Miguel Ángel Jiménez Consultor ecommerce, inmerso en las entrañas de la red

11Ene/130

La importancia de saber decir NO

Saber decir NOSeguro que muchas veces habéis escuchado la importancia de ser coherente en todas las acciones, la importancia de hacer bien las cosas, de quedar bien con todo el mundo, para recoger hay que sembrar y un largo etc. Hoy quiero reflexionar un poco sobre dónde está el límite entre ser educado, ser grosero y ser idiota.A mí, particularmente, me han educado tirando al exceso de la amabilidad. Siempre he sido muy servicial ayudando a todo el mundo incluso sacrificando mi tiempo libre. Esto en los negocios no funciona, hay que saber decir NO cuando toca sin pasarse de largo o quedarse corto. Aquí algunos ejemplos de todas las vertientes que he sufrido en el trabajo.

Quedarse corto con el NO

Cuando no se sabe decir NO (a nuestro superior, a un cliente, a un compañero de trabajo o al repartidor del agua) se corre el peligro de caer en un círculo en el que te pasas la vida haciendo los favores de todo el mundo. Al principio puede parecer que no pasa nada, pero acabas haciendo muchas cosas y la gran mayoría se hacen mal. En el caso del trato con clientes lo más habitual es cerrar un acuerdo X y, poco a poco, se acaba con un proyecto X doble. La repercusión es el doble de trabajo, extensión de los tiempos de entrega, un cabreo del cliente y la pérdida de dinero. A veces decir NO puede sonar agresivo de entrada, pero a la larga beneficia a ambas partes.

Pasarse de largo con el NO

Cuando se abusa de la negativa de hacer cosas, parece que tenemos un beneficio directo e instantáneo ¡nadie nos molesta!
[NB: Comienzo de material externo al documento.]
==> config.mk <==
export PLATFORM = sky130hd
export DESIGN_NAME = alu_issue_ctrl
export DESIGN_NICKNAME = d
export VERILOG_FILES = /design/src/rtl/alu_pkg.sv /design/src/rtl/regfile_8x16.sv /design/src/rtl/alu_issue_ctrl.sv
export SDC_FILE = /design/constraint.sdc
export NUM_CORES = 1
export LEC_CHECK = 0
export BUFFER_PORTS_ARGS = -buffer_cell sky130_fd_sc_hd__buf_4
export CAP_MARGIN = 20
export CORE_ASPECT_RATIO = 1.75
export CORE_UTILIZATION = 41
export DETAILED_ROUTE_END_ITERATION = 12
export GPL_TIMING_DRIVEN = 0
export HOLD_SLACK_MARGIN = 0.1
export SLEW_MARGIN = 10
export SYNTH_ARGS = -nofsm -noshare
export SYNTH_HDL_FRONTEND = slang
export SYNTH_SLANG_ARGS = --single-unit
export TNS_END_PERCENT = 100
==> constraint.sdc <==
create_clock -name clk -period 6.2 [get_ports clk]
set_clock_uncertainty 0.15 [all_clocks]
set_input_delay 0.93 -clock clk [delete_from_list [all_inputs] [get_ports clk]]
set_output_delay 0.93 -clock clk [all_outputs]
set_load 0.01 [all_outputs]
==> src/rtl/alu_pkg.sv <==
// Shared types and constants for the ALU issue controller: op codes,
// controller states, instruction field positions and default widths.
package alu_pkg;

  localparam int DW_DEFAULT    = 16;
  localparam int NREGS_DEFAULT = 8;

  // Instruction field positions: [15:12] op, [11:9] rd, [8:6] ra, [5:3] rb,
  // and for LDI the low nine bits [8:0] carry the immediate.
  localparam int OP_MSB  = 15;
  localparam int OP_LSB  = 12;
  localparam int RD_MSB  = 11;
  localparam int RD_LSB  = 9;
  localparam int RA_MSB  = 8;
  localparam int RA_LSB  = 6;
  localparam int RB_MSB  = 5;
  localparam int RB_LSB  = 3;
  localparam int IMM_MSB = 8;
  localparam int IMM_LSB = 0;
  localparam int IMM_W   = IMM_MSB - IMM_LSB + 1;

  // ALU select value that makes the ALU output zero.
  localparam logic [3:0] SEL_ZERO = 4'd11;

  typedef enum logic [3:0] {
    OP_PASSA = 4'd0,
    OP_PASSB = 4'd1,
    OP_ADD   = 4'd2,
    OP_SUB   = 4'd3,
    OP_MUL   = 4'd4,
    OP_DIV   = 4'd5,
    OP_AND   = 4'd6,
    OP_OR    = 4'd7,
    OP_XOR   = 4'd8,
    OP_SHL   = 4'd9,
    OP_SHR   = 4'd10,
    OP_NOP11 = 4'd11,
    OP_NOP12 = 4'd12,
    OP_NOP13 = 4'd13,
    OP_NOP14 = 4'd14,
    OP_LDI   = 4'd15
  } alu_op_e;

  typedef enum logic [1:0] {
    S_IDLE = 2'd0,
    S_READ = 2'd1,
    S_EXEC = 2'd2,
    S_WB   = 2'd3
  } issue_state_e;

  // Codes 11..14 do nothing: no writeback, no flag update.
  function automatic logic is_nop(alu_op_e op);
    return (op >= OP_NOP11) && (op <= OP_NOP14);
  endfunction

endpackage
==> src/rtl/float_to_fixed.sv <==
// float_to_fixed: streaming IEEE-style float -> signed fixed-point converter.
// 3-stage pipeline (decode, align, round/saturate) with valid/ready on both sides.
// Ports: aclk/aresetn (sync, active-high), s_axis_a_* float in,
//        m_axis_result_* fixed out, flag = {nan, overflow, inexact}.
module float_to_fixed #(
   parameter int EXP = 5,
   parameter int FRA = 10,
   parameter int IW  = 8,
   parameter int FW  = 8
) (
   input  logic                 aclk,
   input  logic                 aresetn,
   input  logic [EXP+FRA:0]     s_axis_a_tdata,
   input  logic                 s_axis_a_tvalid,
   output logic                 s_axis_a_tready,
   output logic [IW+FW-1:0]     m_axis_result_tdata,
   output logic                 m_axis_result_tvalid,
   input  logic                 m_axis_result_tready,
   output logic [2:0]           flag
);
   localparam int WID  = IW + FW;
   localparam int DW   = EXP + FRA + 1;
   localparam int MW   = FRA + 1;
   localparam int AW   = MW + WID + 1;
   localparam int BIAS = 2**(EXP-1) - 1;
   localparam int SW   = EXP + $clog2(AW + FRA + FW + 4) + 2;

   localparam logic signed [SW-1:0] OFFS = SW'(BIAS + FRA - FW);
   localparam logic signed [SW-1:0] LMAX = SW'(WID + 1);
   localparam logic signed [SW-1:0] RMAX = SW'(FRA + 2);
   localparam logic [WID+1:0] NEGLIM = {2'b00, 1'b1, {(WID-1){1'b0}}};
   localparam logic [WID+1:0] POSLIM = NEGLIM - 1'b1;

   logic w_en;
   assign w_en            = !m_axis_result_tvalid || m_axis_result_tready;
   assign s_axis_a_tready = w_en && !aresetn;

   // stage 1: decode
   logic                 w_s;
   logic [EXP-1:0]       w_e;
   logic [FRA-1:0]       w_f;
   logic                 w_ezero;
   logic                 w_eones;
   logic [EXP-1:0]       w_emax;
   logic signed [SW-1:0] w_sh;

   assign w_s     = s_axis_a_tdata[DW-1];
   assign w_e     = s_axis_a_tdata[DW-2:FRA];
   assign w_f     = s_axis_a_tdata[FRA-1:0];
   assign w_ezero = (w_e == '0);
   assign w_eones = &w_e;
   assign w_emax  = w_ezero ? {{(EXP-1){1'b0}}, 1'b1} : w_e;
   // shift that places the significand in units of 2^-FW
   assign w_sh    = $signed({{(SW-EXP){1'b0}}, w_emax}) - OFFS;

   logic                 r1_v, r1_s, r1_nan, r1_inf;
   logic [MW-1:0]        r1_m;
   logic signed [SW-1:0] r1_sh;

   // stage 2: align
   logic                 w_left;
   logic signed [SW-1:0] w_lc, w_rn, w_rc;
   logic [AW-1:0]        w_lwide;
   logic [2*MW:0]        w_rwide;
   logic [AW-1:0]        w_aw;

   assign w_left  = !r1_sh[SW-1];
   assign w_lc    = (r1_sh > LMAX) ? LMAX : r1_sh;
   assign w_rn    = -r1_sh;
   assign w_rc    = (w_rn > RMAX) ? RMAX : w_rn;
   // left shift clamped: anything pushed past WID lands in the overflow bits
   assign w_lwide = {{(WID+1){1'b0}}, r1_m} << w_lc;
   // right shift into a zero tail: [MW] is guard, below it sticky
   assign w_rwide = {r1_m, {(MW+1){1'b0}}} >> w_rc;
   assign w_aw    = w_left ? w_lwide
                           : {{(AW-MW){1'b0}}, w_rwide[2*MW:MW+1]};

   logic           r2_v, r2_s, r2_nan, r2_inf;
   logic           r2_big, r2_g, r2_st;
   logic [WID:0]   r2_mag;

   // stage 3: round, sign, saturate
   logic           w_inc;
   logic [WID+1:0] w_sum;
   logic           w_ovf;
   logic [WID-1:0] w_d;
   logic [2:0]     w_fl;

   assign w_inc = r2_g && (r2_st || r2_mag[0]);
   assign w_sum = {1'b0, r2_mag} + {{(WID+1){1'b0}}, w_inc};
   // -2^(WID-1) is representable, +2^(WID-1) is not
   assign w_ovf = r2_inf || r2_big ||
                  (r2_s ? (w_sum > NEGLIM) : (w_sum > POSLIM));

   always_comb begin
      w_d  = '0;
      w_fl = 3'b000;
      unique case (1'b1)
         r2_nan: begin
            w_d  = '0;
            w_fl = 3'b100;
         end
         (!r2_nan && w_ovf): begin
            w_d  = r2_s ? {1'b1, {(WID-1){1'b0}}}
                        : {1'b0, {(WID-1){1'b1}}};
            w_fl = 3'b010;
         end
         default: begin
            w_d  = r2_s ? ({WID{1'b0}} - w_sum[WID-1:0])
                        : w_sum[WID-1:0];
            w_fl = {2'b00, r2_g || r2_st};
         end
      endcase
   end

   logic           r_ov;
   logic [WID-1:0] r_od;
   logic [2:0]     r_of;

   always_ff @(posedge aclk) begin
      if (aresetn) begin
         r1_v   <= 1'b0;
         r1_s   <= 1'b0;
         r1_nan <= 1'b0;
         r1_inf <= 1'b0;
         r1_m   <= '0;
         r1_sh  <= '0;
         r2_v   <= 1'b0;
         r2_s   <= 1'b0;
         r2_nan <= 1'b0;
         r2_inf <= 1'b0;
         r2_big <= 1'b0;
         r2_g   <= 1'b0;
         r2_st  <= 1'b0;
         r2_mag <= '0;
         r_ov   <= 1'b0;
         r_od   <= '0;
         r_of   <= '0;
      end else if (w_en) begin
         r1_v   <= s_axis_a_tvalid;
         r1_s   <= w_s;
         r1_nan <= w_eones && (w_f != '0);
         r1_inf <= w_eones && (w_f == '0);
         r1_m   <= {!w_ezero, w_f};
         r1_sh  <= w_sh;
         r2_v   <= r1_v;
         r2_s   <= r1_s;
         r2_nan <= r1_nan;
         r2_inf <= r1_inf;
         r2_mag <= w_aw[WID:0];
         r2_big <= |w_aw[AW-1:WID+1];
         r2_g   <= !w_left && w_rwide[MW];
         r2_st  <= !w_left && (|w_rwide[MW-1:0]);
         r_ov   <= r2_v;
         r_od   <= w_d;
         r_of   <= w_fl;
      end
   end

   assign m_axis_result_tvalid = r_ov;
   assign m_axis_result_tdata  = r_od;
   assign flag                 = r_of;
endmodule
Aún así, el no dar nunca nuestro brazo a torcer provocará en la mayoría de casos malestar entre compañeros, que el jefe te despida o que el cliente opte por otro proveedor más flexible. Hay que decir NO con medida, cada caso es diferente.
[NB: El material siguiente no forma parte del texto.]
File: src/rtl/pong_pkg.sv
// Shared Pong playfield types and defaults for the power-up spawn scheduler.
package pong_pkg;

  typedef enum logic [1:0] {
    IDLE = 2'd0,
    RUN  = 2'd1,
    FIRE = 2'd2
  } sched_state_e;

  localparam int PRESCALER_DEFAULT = 24999999;
  localparam int CNT_W_DEFAULT     = 4;

endpackage

File: src/rtl/sec_countdown.sv
// Seconds countdown: a clk prescaler producing one-second ticks that step a
// loadable down-counter; expired flags an empty counter not being reloaded.
module sec_countdown #(
  parameter int CNT_W     = pong_pkg::CNT_W_DEFAULT,
  parameter int PRESCALER = pong_pkg::PRESCALER_DEFAULT
) (
  input  logic             clk,
  input  logic             rst_n,
  input  logic             load,
  input  logic             clear,
  input  logic [CNT_W-1:0] value,
  output logic             expired
);

  localparam int PS_W = (PRESCALER > 0) ? $clog2(PRESCALER + 1) : 1;

  logic [PS_W-1:0]  presc_q, presc_d;
  logic [CNT_W-1:0] rem_q, rem_d;
  logic             tick;

  assign tick    = (presc_q == PS_W'(PRESCALER));
  assign expired = (rem_q == '0) && !load;

  // The prescaler only advances while seconds remain, so it never overflows.
  always_comb begin
    presc_d = presc_q;
    rem_d   = rem_q;
    if (clear) begin
      presc_d = '0;
      rem_d   = '0;
    end else if (load) begin
      presc_d = '0;
      rem_d   = value;
    end else if (rem_q != '0) begin
      presc_d = tick ? '0 : presc_q + 1'b1;
      if (tick) rem_d = rem_q - 1'b1;
    end
  end

  always_ff @(posedge clk or negedge rst_n) begin
    if (!rst_n) begin
      presc_q <= '0;
      rem_q   <= '0;
    end else begin
      presc_q <= presc_d;
      rem_q   <= rem_d;
    end
  end

endmodule

File: src/rtl/powerup_spawn_scheduler.sv
// Round-robin scheduler sharing one seconds countdown between N_REQ power-up
// items; emits a one-cycle spawn pulse to the owner when its delay expires.
module powerup_spawn_scheduler
  import pong_pkg::*;
#(
  parameter int N_REQ     = 4,
  parameter int ID_W      = 2,
  parameter int CNT_W     = CNT_W_DEFAULT,
  parameter int PRESCALER = PRESCALER_DEFAULT
) (
  input  logic                   clk,
  input  logic                   rst_n,
  input  logic                   clear,
  input  logic [N_REQ-1:0]       eaten,
  input  logic [N_REQ*CNT_W-1:0] delay_sec,
  output logic [N_REQ-1:0]       spawn,
  output logic                   busy,
  output logic [ID_W-1:0]        active_id,
  output logic [N_REQ-1:0]       pending
);

  sched_state_e     state_q, state_d;
  logic [N_REQ-1:0] pending_q, pending_d;
  logic [N_REQ-1:0] spawn_q, spawn_d;
  logic [ID_W-1:0]  rr_q, rr_d;
  logic [ID_W-1:0]  id_q, id_d;
  logic             busy_q, busy_d;

  logic             found;
  logic [ID_W-1:0]  win;
  logic [N_REQ-1:0] grant_oh;
  logic [N_REQ-1:0] owner_mask;
  logic             load;
  logic             expired;
  logic [CNT_W-1:0] load_val;

  function automatic logic [ID_W-1:0] wrap_idx(input logic [ID_W-1:0] base, input int off);
    int s;
    s = int'(base) + off;
    if (s >= N_REQ) s = s - N_REQ;
    return ID_W'(s);
  endfunction

  // Scan downward so the lowest offset from rr_q is the one that sticks.
  always_comb begin
    found = 1'b0;
    win   = '0;
    for (int k = N_REQ - 1; k >= 0; k--) begin
      if (pending_q[wrap_idx(rr_q, k)]) begin
        found = 1'b1;
        win   = wrap_idx(rr_q, k);
      end
    end
  end

  assign load_val = delay_sec[win*CNT_W +: CNT_W];

  always_comb begin
    state_d    = state_q;
    rr_d       = rr_q;
    id_d       = id_q;
    load       = 1'b0;
    grant_oh   = '0;
    owner_mask = '0;
    spawn_d    = '0;
    busy_d     = 1'b0;

    if (state_q == RUN) owner_mask[id_q] = 1'b1;

    case (state_q)
      IDLE: begin
        if (found) begin
          load          = 1'b1;
          grant_oh[win] = 1'b1;
          id_d          = win;
          rr_d          = wrap_idx(win, 1);
          state_d       = RUN;
        end
      end
      RUN:     if (expired) state_d = FIRE;
      FIRE:    state_d = IDLE;
      default: state_d = IDLE;
    endcase

    pending_d = (pending_q | (eaten & ~owner_mask)) & ~grant_oh;

    // Abort discards any grant decided this cycle along with the queue.
    if (clear) begin
      state_d   = IDLE;
      pending_d = '0;
      load      = 1'b0;
      id_d      = id_q;
      rr_d      = rr_q;
    end

    if (state_d == FIRE) spawn_d[id_d] = 1'b1;
    busy_d = (state_d == RUN) || (state_d == FIRE);
  end

  always_ff @(posedge clk or negedge rst_n) begin
    if (!rst_n) begin
      state_q   <= IDLE;
      pending_q <= '0;
      spawn_q   <= '0;
      rr_q      <= '0;
      id_q      <= '0;
      busy_q    <= 1'b0;
    end else begin
      state_q   <= state_d;
      pending_q <= pending_d;
      spawn_q   <= spawn_d;
      rr_q      <= rr_d;
      id_q      <= id_d;
      busy_q    <= busy_d;
    end
  end

  sec_countdown #(
    .CNT_W     (CNT_W),
    .PRESCALER (PRESCALER)
  ) u_cd (
    .clk     (clk),
    .rst_n   (rst_n),
    .load    (load),
    .clear   (clear),
    .value   (load_val),
    .expired (expired)
  );

  assign spawn     = spawn_q;
  assign busy      = busy_q;
  assign active_id = id_q;
  assign pending   = pending_q;

endmodule

File: config.mk
export PLATFORM = sky130hd
export DESIGN_NAME = powerup_spawn_scheduler
export DESIGN_NICKNAME = d
export VERILOG_FILES = /design/src/rtl/pong_pkg.sv /design/src/rtl/sec_countdown.sv /design/src/rtl/powerup_spawn_scheduler.sv
export SDC_FILE = /design/constraint.sdc
export NUM_CORES = 1
export LEC_CHECK = 0
export CAP_MARGIN = 5
export CORE_MARGIN = 1.5
export CORE_UTILIZATION = 40
export CTS_CLUSTER_DIAMETER = 60
export DETAILED_ROUTE_END_ITERATION = 7
export GPL_ROUTABILITY_DRIVEN = 0
export PLACE_DENSITY = 0.67
export SLEW_MARGIN = 20
export SYNTH_ARGS = -nofsm -noshare
export SYNTH_HDL_FRONTEND = slang
export SYNTH_HIERARCHICAL = 1
export SYNTH_SLANG_ARGS = --single-unit
File: constraint.sdc
create_clock -name clk -period 3.4 [get_ports clk]
set_input_delay 0.68 -clock clk [delete_from_list [all_inputs] [get_ports clk]]
set_output_delay 0.68 -clock clk [all_outputs]
set_load 0.005 [all_outputs]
¿Dónde está el punto medio?

La grandeza de saber decir NO es buscar el equilibrio, tan bueno es ceder como decir NO. Cada persona es un mundo y, combinada con las peticiones y las circunstancias, da un resultado a la ecuación que no tiene porqué ser igual en otro momento muy similar. Piensa por un instante un segundo en el que te hubiera gustado decir NO y no lo hiciste por la razón que fuera ¿tuviste algún contratiempo? apuesto que si.

 

Al final, a base de palos, se va aprendiendo a ser más correcto con las decisiones. A mi me ha costado trabajo saber decir NO con estas decisiones y me han costado mucho tiempo perdido. Os aliento a ser más egoístas en algunas ocasiones y, si me permitís un consejo, ante la duda decid NO.